▶ _Assigned task_: Among the entries below, find the lines that hold the word "rstn" and report them.

▶ _Task material_:
File: config.mk
export PLATFORM = sky130hd
export DESIGN_NAME = spi_read_arbiter
export DESIGN_NICKNAME = d
export VERILOG_FILES = /design/src/rtl/spi_arb_pkg.sv /design/src/rtl/spi_arb_port.sv /design/src/rtl/spi_read_arbiter.sv
export SDC_FILE = /design/constraint.sdc
export NUM_CORES = 1
export LEC_CHECK = 0
export ABC_AREA = 1
export CORE_MARGIN = 3
export CORE_UTILIZATION = 35
export CTS_CLUSTER_DIAMETER = 60
export DETAILED_ROUTE_END_ITERATION = 8
export GPL_ROUTABILITY_DRIVEN = 0
export SLEW_MARGIN = 20
export SYNTH_ARGS = -nofsm -noshare
export SYNTH_HDL_FRONTEND = slang
export SYNTH_SLANG_ARGS = --single-unit
File: constraint.sdc
create_clock -name clk -period 1.8 [get_ports clk]
set_clock_uncertainty 0.15 [all_clocks]
set_input_delay 0.27 -clock clk [delete_from_list [all_inputs] [get_ports clk]]
set_output_delay 0.27 -clock clk [all_outputs]
set_load 0.05 [all_outputs]
File: src/rtl/spi_arb_pkg.sv
// ---------------------------------------------------------------------------
// spi_arb_pkg
// Shared types and constants for the QSPI read arbiter.
//   spi_arb_state_e : arbiter FSM states (IDLE, START, STREAM, STOP, WAIT)
//   PORT_VIDEO      : index of the high-priority requester (RLE video fetch)
//   PORT_AUX        : index of the low-priority requester (palette/sprite)
//   port_onehot()   : converts a port index into a 2-bit one-hot vector
// ---------------------------------------------------------------------------
package spi_arb_pkg;

    typedef enum logic [2:0] {
        ST_IDLE   = 3'd0,
        ST_START  = 3'd1,
        ST_STREAM = 3'd2,
        ST_STOP   = 3'd3,
        ST_WAIT   = 3'd4
    } spi_arb_state_e;

    localparam logic PORT_VIDEO = 1'b0;
    localparam logic PORT_AUX   = 1'b1;

    function automatic logic [1:0] port_onehot(input logic idx);
        return idx ? 2'b10 : 2'b01;
    endfunction

endpackage

File: src/rtl/spi_arb_port.sv
// ---------------------------------------------------------------------------
// spi_arb_port
// Per-requester stream state: an open flag and the resume byte address.
// Ports:
//   clk, rstn     : clock, synchronous active-low reset
//   start_i       : open (or reopen) the stream at addr_i; wins over stop_i
//   addr_i        : start byte address, sampled with start_i
//   stop_i        : close the stream
//   adv_i         : one word was delivered; advance address by one word
//   open_o        : stream currently open
//   addr_o        : next byte address to fetch for this port
// ---------------------------------------------------------------------------
module spi_arb_port #(
    parameter int DATA_WIDTH_BYTES = 4,
    parameter int ADDR_WIDTH       = 24
) (
    input  logic                  clk,
    input  logic                  rstn,
    input  logic                  start_i,
    input  logic [ADDR_WIDTH-1:0] addr_i,
    input  logic                  stop_i,
    input  logic                  adv_i,
    output logic                  open_o,
    output logic [ADDR_WIDTH-1:0] addr_o
);

    localparam logic [ADDR_WIDTH-1:0] STEP = ADDR_WIDTH'(DATA_WIDTH_BYTES);

    logic                  open_q;
    logic                  open_d;
    logic [ADDR_WIDTH-1:0] addr_q;
    logic [ADDR_WIDTH-1:0] addr_d;

    always_comb begin
        open_d = open_q;
        addr_d = addr_q;
        if (start_i) begin
            open_d = 1'b1;
            addr_d = addr_i;
        end else begin
            if (stop_i) open_d = 1'b0;
            // Natural wrap at 2^ADDR_WIDTH is intended.
            if (adv_i)  addr_d = addr_q + STEP;
        end
    end

    always_ff @(posedge clk) begin
        if (!rstn) begin
            open_q <= 1'b0;
            addr_q <= '0;
        end else begin
            open_q <= open_d;
            addr_q <= addr_d;
        end
    end

    assign open_o = open_q;
    assign addr_o = addr_q;

endmodule

File: src/rtl/spi_read_arbiter.sv
// ---------------------------------------------------------------------------
// spi_read_arbiter
// Shares one QSPI flash read engine between the video fetcher (port 0, high
// priority) and an auxiliary fetcher (port 1). Sequences start/continue/stop
// of the engine, keeps a resume address per port and routes returned words.
//
// Build option: define SPI_ARB_PREEMPT_EN to let port 0 preempt a port 1
// stream at the next word boundary. Without it port 0 waits until port 1
// closes its stream.
//
// Handshake: there is no back-pressure. rd_start/rd_stop and rd_valid are
// single-cycle pulses; spi_data is consumed in the cycle spi_data_valid is
// high, and rd_data/rd_valid follow one cycle later (registered).
//
// Ports:
//   clk, rstn          : clock, synchronous active-low reset
//   rd_start[1:0]      : per-port pulse, open stream at rd_addr_N
//   rd_addr_0/1        : start byte address for each port
//   rd_stop[1:0]       : per-port pulse, close stream
//   rd_valid[1:0]      : per-port pulse, rd_data belongs to port N
//   rd_data            : returned word (shared)
//   rd_grant[1:0]      : one-hot port owning the engine (START..STOP)
//   spi_start_read     : pulse, begin read at spi_addr
//   spi_addr           : read byte address
//   spi_continue_read  : level, keep streaming
//   spi_stop_read      : pulse, end the flash transaction
//   spi_data           : word from engine
//   spi_data_valid     : pulse, spi_data holds a word
//   spi_busy           : engine mid-command / mid-word
//   dbg_state_o        : current FSM state
// ---------------------------------------------------------------------------
module spi_read_arbiter
    import spi_arb_pkg::*;
#(
    parameter int DATA_WIDTH_BYTES = 4,
    parameter int ADDR_WIDTH       = 24
) (
    input  logic                          clk,
    input  logic                          rstn,
    input  logic [1:0]                    rd_start,
    input  logic [ADDR_WIDTH-1:0]         rd_addr_0,
    input  logic [ADDR_WIDTH-1:0]         rd_addr_1,
    input  logic [1:0]                    rd_stop,
    output logic [1:0]                    rd_valid,
    output logic [DATA_WIDTH_BYTES*8-1:0] rd_data,
    output logic [1:0]                    rd_grant,
    output logic                          spi_start_read,
    output logic [ADDR_WIDTH-1:0]         spi_addr,
    output logic                          spi_continue_read,
    output logic                          spi_stop_read,
    input  logic [DATA_WIDTH_BYTES*8-1:0] spi_data,
    input  logic                          spi_data_valid,
    input  logic                          spi_busy,
    output spi_arb_state_e                dbg_state_o
);

    localparam int DW = DATA_WIDTH_BYTES * 8;

    logic [1:0]            port_open;
    logic [ADDR_WIDTH-1:0] port_addr_0;
    logic [ADDR_WIDTH-1:0] port_addr_1;
    logic [1:0]            port_adv;

    spi_arb_port #(
        .DATA_WIDTH_BYTES (DATA_WIDTH_BYTES),
        .ADDR_WIDTH       (ADDR_WIDTH)
    ) u_port0 (
        .clk     (clk),
        .rstn    (rstn),
        .start_i (rd_start[PORT_VIDEO]),
        .addr_i  (rd_addr_0),
        .stop_i  (rd_stop[PORT_VIDEO]),
        .adv_i   (port_adv[PORT_VIDEO]),
        .open_o  (port_open[PORT_VIDEO]),
        .addr_o  (port_addr_0)
    );

    spi_arb_port #(
        .DATA_WIDTH_BYTES (DATA_WIDTH_BYTES),
        .ADDR_WIDTH       (ADDR_WIDTH)
    ) u_port1 (
        .clk     (clk),
        .rstn    (rstn),
        .start_i (rd_start[PORT_AUX]),
        .addr_i  (rd_addr_1),
        .stop_i  (rd_stop[PORT_AUX]),
        .adv_i   (port_adv[PORT_AUX]),
        .open_o  (port_open[PORT_AUX]),
        .addr_o  (port_addr_1)
    );

    spi_arb_state_e        state_q;
    logic                  gnt_idx_q;
    logic [1:0]            grant_q;
    logic                  restart_pend_q;
    logic                  spi_start_q;
    logic [ADDR_WIDTH-1:0] spi_addr_q;
    logic                  spi_cont_q;
    logic                  spi_stop_q;
    logic [1:0]            rd_valid_q;
    logic [DW-1:0]         rd_data_q;

    logic                  sel_idx;
    logic [ADDR_WIDTH-1:0] sel_addr;
    logic                  cur_open;
    logic                  start_g;
    logic                  stop_g;
    logic                  word_ok;
    logic                  preempt_req;
    logic                  exit_req;
    logic                  no_inflight;

    always_comb begin
        sel_idx  = port_open[PORT_VIDEO] ? PORT_VIDEO : PORT_AUX;
        sel_addr = sel_idx ? port_addr_1 : port_addr_0;
        cur_open = port_open[gnt_idx_q];
        start_g  = rd_start[gnt_idx_q];
        stop_g   = rd_stop[gnt_idx_q];
        // A word belongs to the granted stream only if that stream is still
        // open and has not been restarted at a new address; otherwise it is
        // left over from the abandoned stream and is dropped.
        word_ok  = (state_q == ST_STREAM) && spi_data_valid && cur_open &&
                   !stop_g && !start_g && !restart_pend_q;
        port_adv = word_ok ? port_onehot(gnt_idx_q) : 2'b00;
`ifdef SPI_ARB_PREEMPT_EN
        preempt_req = (gnt_idx_q == PORT_AUX) && port_open[PORT_VIDEO];
`else
        preempt_req = 1'b0;
`endif
        exit_req    = !cur_open || restart_pend_q || preempt_req;
        // Safe to drop CS only at a word boundary.
        no_inflight = spi_data_valid || !spi_busy;
    end

    always_ff @(posedge clk) begin
        if (!rstn) begin
            state_q        <= ST_IDLE;
            gnt_idx_q      <= PORT_VIDEO;
            grant_q        <= 2'b00;
            restart_pend_q <= 1'b0;
            spi_start_q    <= 1'b0;
            spi_addr_q     <= '0;
            spi_cont_q     <= 1'b0;
            spi_stop_q     <= 1'b0;
            rd_valid_q     <= 2'b00;
            rd_data_q      <= '0;
        end else begin
            rd_valid_q  <= port_adv;
            if (word_ok) rd_data_q <= spi_data;
            spi_start_q <= 1'b0;
            spi_stop_q  <= 1'b0;
            case (state_q)
                ST_IDLE: begin
                    if (!spi_busy && (|port_open)) begin
                        state_q        <= ST_START;
                        gnt_idx_q      <= sel_idx;
                        grant_q        <= port_onehot(sel_idx);
                        spi_start_q    <= 1'b1;
                        spi_addr_q     <= sel_addr;
                        // A reopen in this very cycle makes the issued address stale.
                        restart_pend_q <= rd_start[sel_idx];
                    end
                end
                ST_START: begin
                    state_q        <= ST_STREAM;
                    spi_cont_q     <= 1'b1;
                    restart_pend_q <= restart_pend_q | start_g;
                end
                ST_STREAM: begin
                    restart_pend_q <= restart_pend_q | start_g;
                    if (exit_req && no_inflight) begin
                        state_q    <= ST_STOP;
                        spi_stop_q <= 1'b1;
                        spi_cont_q <= 1'b0;
                    end
                end
                ST_STOP: begin
                    state_q        <= ST_WAIT;
                    grant_q        <= 2'b00;
                    restart_pend_q <= 1'b0;
                end
                ST_WAIT: begin
                    if (!spi_busy) state_q <= ST_IDLE;
                end
                default: begin
                    state_q <= ST_IDLE;
                end
            endcase
        end
    end

    assign rd_valid          = rd_valid_q;
    assign rd_data           = rd_data_q;
    assign rd_grant          = grant_q;
    assign spi_start_read    = spi_start_q;
    assign spi_addr          = spi_addr_q;
    assign spi_continue_read = spi_cont_q;
    assign spi_stop_read     = spi_stop_q;
    assign dbg_state_o       = state_q;

endmodule

==> impl_metrics.env, run 1 <==
export IMPL_status="complete, no violations"
export IMPL_peakVddDrop_mv=0.742
export IMPL_first_pass_iters=4
export IMPL_syn2layout_area_growth_pct=44.1
export IMPL_fp_row_count=47
export IMPL_vias_per_cell=4.79
export IMPL_busiest_layer="met2"
export IMPL_worstSetupEndpointType="flop"
export IMPL_p_leak_nw=3.57
export IMPL_io_pins=154
export IMPL_ys_seq_area_share_pct=39.5
export IMPL_start_kind="flop"
export IMPL_worst_r2r_path_depth=9
export IMPL_dpl_cell_count=1267
export IMPL_multi_input_area_sq_um=3070
export IMPL_nFillCells=1657
export IMPL_crit_arrival_ns=1.86
export IMPL_crit_fanout=4
export IMPL_synth_enable_flop_cells=0
export IMPL_nets=1156
export IMPL_fin_crit_ns=1.72
export IMPL_setup_viol=0
export IMPL_worst_slew_pin_slew_ns=0.315
export IMPL_p_sw_mw=2.07
export IMPL_cap_violations=0
export IMPL_ys_async_sr_fraction_pct=0
export IMPL_cts_hold_fix_buffers=0
export IMPL_cp_common_cell="nand2_1"
export IMPL_grt_pass1_wl_microns=29700
export IMPL_drive_above_1_share_pct=19.3
export IMPL_wl_microns=18700
export IMPL_vias=6220
export IMPL_ys_warn_count=0
export IMPL_cpMaxStageDelayCell="dfxtp_1"
export IMPL_rsz0062_at_grt="yes"
export IMPL_syn_num_nets=972
export IMPL_grt_usage_pct=20.2
export IMPL_switching_share_pct=26.5
export IMPL_pre_cts_slack_ns=-0.214
export IMPL_share_comb_of_total_power_pct=16.0
export IMPL_dieHeight_microns=137
export IMPL_p_clk_share_pct=46.6
export IMPL_powerDensity_nw_per_um2=907
export IMPL_synth_top_cells_by_area="dfxtp_1 (40%), nand2_1 (14%), a21oi_1 (6.7%)"
export IMPL_detail_route_wl_per_cell_microns=14.4
export IMPL_register_area_sq_um=2370
export IMPL_synth_area_leader_cell="dfxtp_1"
export IMPL_die_w_microns=137
export IMPL_totalPowerFinal_mw=7.81
export IMPL_clkTransAtPathRegs_ns=0.05
export IMPL_numCtsBuffers=17
export IMPL_fin_tns_setup_ns=0
export IMPL_core_sq_um=16600
export IMPL_grt_max_degree=83
export IMPL_fin_crit_sh_pct=95.3
export IMPL_gr_usage_met1_pct=26.0
export IMPL_dieArea_sq_um=18700
export IMPL_first_iter_violations=234
export IMPL_max_slew_margin_rel_pct=78.8
export IMPL_cts_tree="built"
export IMPL_drc_errors=0
export IMPL_slowest_delay_ns=0.33
export IMPL_path_cells="ha_1 > nand2_1 > nor2_1 > nand2_2 > nor2_2 > buf_4 > nand2_1 > a21boi_0 > a22oi_1"
export IMPL_use_met3_pct=4.82
export IMPL_ant_nets=0
export IMPL_grt_overflow_total=0
export IMPL_fin_cells=1298
export IMPL_grt_pass1_vias=5861
export IMPL_synth_seq_cells=118
export IMPL_synth_cells=882
export IMPL_ys_flop_type="dfxtp_1"
export IMPL_grt_use_met2_pct=33.0
export IMPL_hold_path_class="primary input to flop"
export IMPL_clock_root_buffer="clkbuf_16"
export IMPL_start_util_pct=35.9
export IMPL_post_route_util_pct=51.7
export IMPL_report_final_hold_viol_count=0
export IMPL_critPathRequiredTime_ns=1.94
export IMPL_antennaDiodeCount=0
export IMPL_clock_sinks=118
export IMPL_io_buffers=153
export IMPL_fmax_mhz=583
export IMPL_insertion_delay_ns=0.41
export IMPL_syn_area_sq_um=5980
export IMPL_whs_path_depth=5
export IMPL_internal_power_mw=5.74
export IMPL_h_tree_depth=4
export IMPL_postCtsSetupBuffers=0
export IMPL_setup_slack_ns=0.0843
export IMPL_sequentialPowerShare_pct=37.4
export IMPL_hpwl_microns=13600
export IMPL_path_class="flop to flop"
export IMPL_clk_path_buf_depth=2
export IMPL_synth_top_cell_area_share_pct=39.5
export IMPL_maxSlewViolCount=0
export IMPL_avgSynthCellArea_sq_um=6.78
export IMPL_grt_antenna_before_repair=0
export IMPL_synth_cell_types=39
power groups by stage:
stage / clock [mW] / combinational (mW) / sequential [mW]
floorplan: 0 / 0.510 / 3.16
global placement: 0 / 1.25 / 2.97
detailed placement: 0 / 1.26 / 2.97
CTS: 3.71 / 1.26 / 2.92
global route: 3.82 / 1.38 / 2.94
finish: 3.64 / 1.25 / 2.92
area by class of cell:
type / instances / share of cell area [%]
repair buffers: 212 / 22.3
well taps: 220 / 3.20
inverters: 90 / 3.98
multi-input cells: 627 / 35.7
clock buffers: 22 / 5.62
flip-flops and latches: 118 / 27.6
clock inverters: 9 / 1.71
worst paths after layout:
check / slack, ns / endpoint / startpoint
max: 0.08 / u_port0.addr_o[12] / u_port0.addr_o[3]
min: 0.22 / u_port1.addr_o[11] / rstn
max reg2reg: 0.08 / u_port0.addr_o[12] / u_port0.addr_o[3]
min reg2reg: 0.29 / rd_data[2] / rd_data[2]
cell families (layout without fill, tap and decap cells):
family	count (synthesis)	in the layout	share of synthesized area [%]
AND/OR/NAND/NOR	407	407	29.9
AO/OA/AOI/OAI	198	198	17.5
buffers and inverters	137	333	9.71
flip-flops	118	118	39.5
XOR/XNOR	17	17	2.49
multiplexers	3	3	0.502
adder cells (fa/ha/maj)	2	2	0.419
repair_timing:
item / CTS / global route
endpoints found under the setup margin: 2 / 24
gates resized for setup: 1 / 18
gates cloned: 0 / 0
endpoints found under the hold margin: 0 / 0
worst max-delay path, delay by kind of cell (launching register included):
| kind | cells | cell delay [ns] |
|---|---|---|
| compound gates | 2 | 0.28 |
| fa+ha+maj | 1 | 0.21 |
| buf+inv | 1 | 0.12 |
| flops | 1 | 0.33 |
| simple gates | 5 | 0.51 |
cells in the final DEF, fill, tap and decap left out, types with 7 or more instances in the layout:
| master | netlist | final |
|---|---|---|
| inv_1 | 82 | 82 |
| buf_4 | 3 | 116 |
| nand3_1 | 62 | 62 |
| o21ai_1 | 9 | 9 |
| xor2_1 | 7 | 7 |
| nor2_1 | 86 | 80 |
| dfxtp_2 | 0 | 7 |
| clkbuf_16 | 0 | 17 |
| nand2_1 | 216 | 214 |
| xnor2_1 | 10 | 10 |
| a31oi_1 | 25 | 25 |
| buf_12 | 0 | 9 |
| clkdlybuf4s50_1 | 0 | 86 |
| dfxtp_1 | 118 | 110 |
| nor2_2 | 9 | 12 |
| a21oi_1 | 80 | 80 |
| o21ai_0 | 76 | 76 |
| or2_2 | 8 | 8 |
per-stage QoR:
stage,cell area (sq um),hold WS (ns)
finish,8610,0.219
global route,8610,0.230
CTS,8570,0.206
detailed placement,7930,0.282
global placement,7930,0.283
floorplan,5980,0.255
cells in the mapped netlist, types with 2 or more instances:
master / instances
or2_2: 8
ha_1: 2
nand3b_1: 6
a21oi_1: 80
inv_2: 6
xor2_1: 7
nand2_1: 216
nand2_2: 2
nand2_4: 2
nor2_1: 86
o211ai_1: 2
mux2i_1: 3
o21ai_0: 76
nand3_1: 62
buf_1: 2
inv_1: 82
buf_4: 3
xnor2_1: 10
clkbuf_1: 25
o21ai_1: 9
buf_2: 11
o21bai_1: 2
dfxtp_1: 118
buf_6: 5
nor2_2: 9
nand4_4: 2
nor2_4: 3
nand4_1: 5
nor3_1: 4
a31oi_1: 25
per-layer routing:
| layer | vias up | part of all wire [%] |
|---|---|---|
| li1 | 3229 | - |
| met1 | 2783 | 44 |
| met2 | 189 | 46 |
| met3 | 19 | 8.6 |
| met4 | 0 | 1.6 |
| met5 | - | 0 |
flip-flops by register name, summed over array words and instances (netlist names):
register,flops
rd_data,32
spi_addr,24
u_port0.addr_o,24
u_port1.addr_o,24
dbg_state_o,3
rd_grant,2
rd_valid,2
gnt_idx_q,1
restart_pend_q,1
spi_continue_read,1
spi_start_read,1
spi_stop_read,1
u_port0.open_o,1
u_port1.open_o,1
No activity file was read; power rests on OpenSTA's default activity.
==> inputs of run 2 (changes only) <==
--- a/config.mk
+++ b/config.mk
@@ -6,6 +6,7 @@
 export NUM_CORES = 1
 export LEC_CHECK = 0
 export ABC_AREA = 1
+export CAP_MARGIN = 25
 export CORE_MARGIN = 3
 export CORE_UTILIZATION = 35
 export CTS_CLUSTER_DIAMETER = 60
==> constraint.sdc (replaced) <==
create_clock -name clk -period 1.8 [get_ports clk]
set_clock_uncertainty 0.15 [all_clocks]
set_input_delay 0.27 -clock clk [delete_from_list [all_inputs] [get_ports clk]]
set_output_delay 0.27 -clock clk [all_outputs]
set_load 0.01 [all_outputs]
==> run 2 against run 1 <==
Global-route usage is essentially flat. Worst setup slack got worse by 0.055 ns. Critical path depth down 8. Combinational power is 11% lower. Final cell count rose by 0.31%. First-iteration DRC count is 74% higher. Routed wire length hardly changed. Die area did not move. Sequential share of layout area decreased by 1.2 points. Design area rose by 4.1%. Critical endpoint is now spi_addr[23]. Largest cell class unchanged. Highest routed layer unchanged.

▶ _Output for this exercise_:
//   clk, rstn     : clock, synchronous active-low reset
    input  logic                  rstn,
        if (!rstn) begin
//   clk, rstn          : clock, synchronous active-low reset
    input  logic                          rstn,
        .rstn    (rstn),
        .rstn    (rstn),
        if (!rstn) begin
min: 0.22 / u_port1.addr_o[11] / rstn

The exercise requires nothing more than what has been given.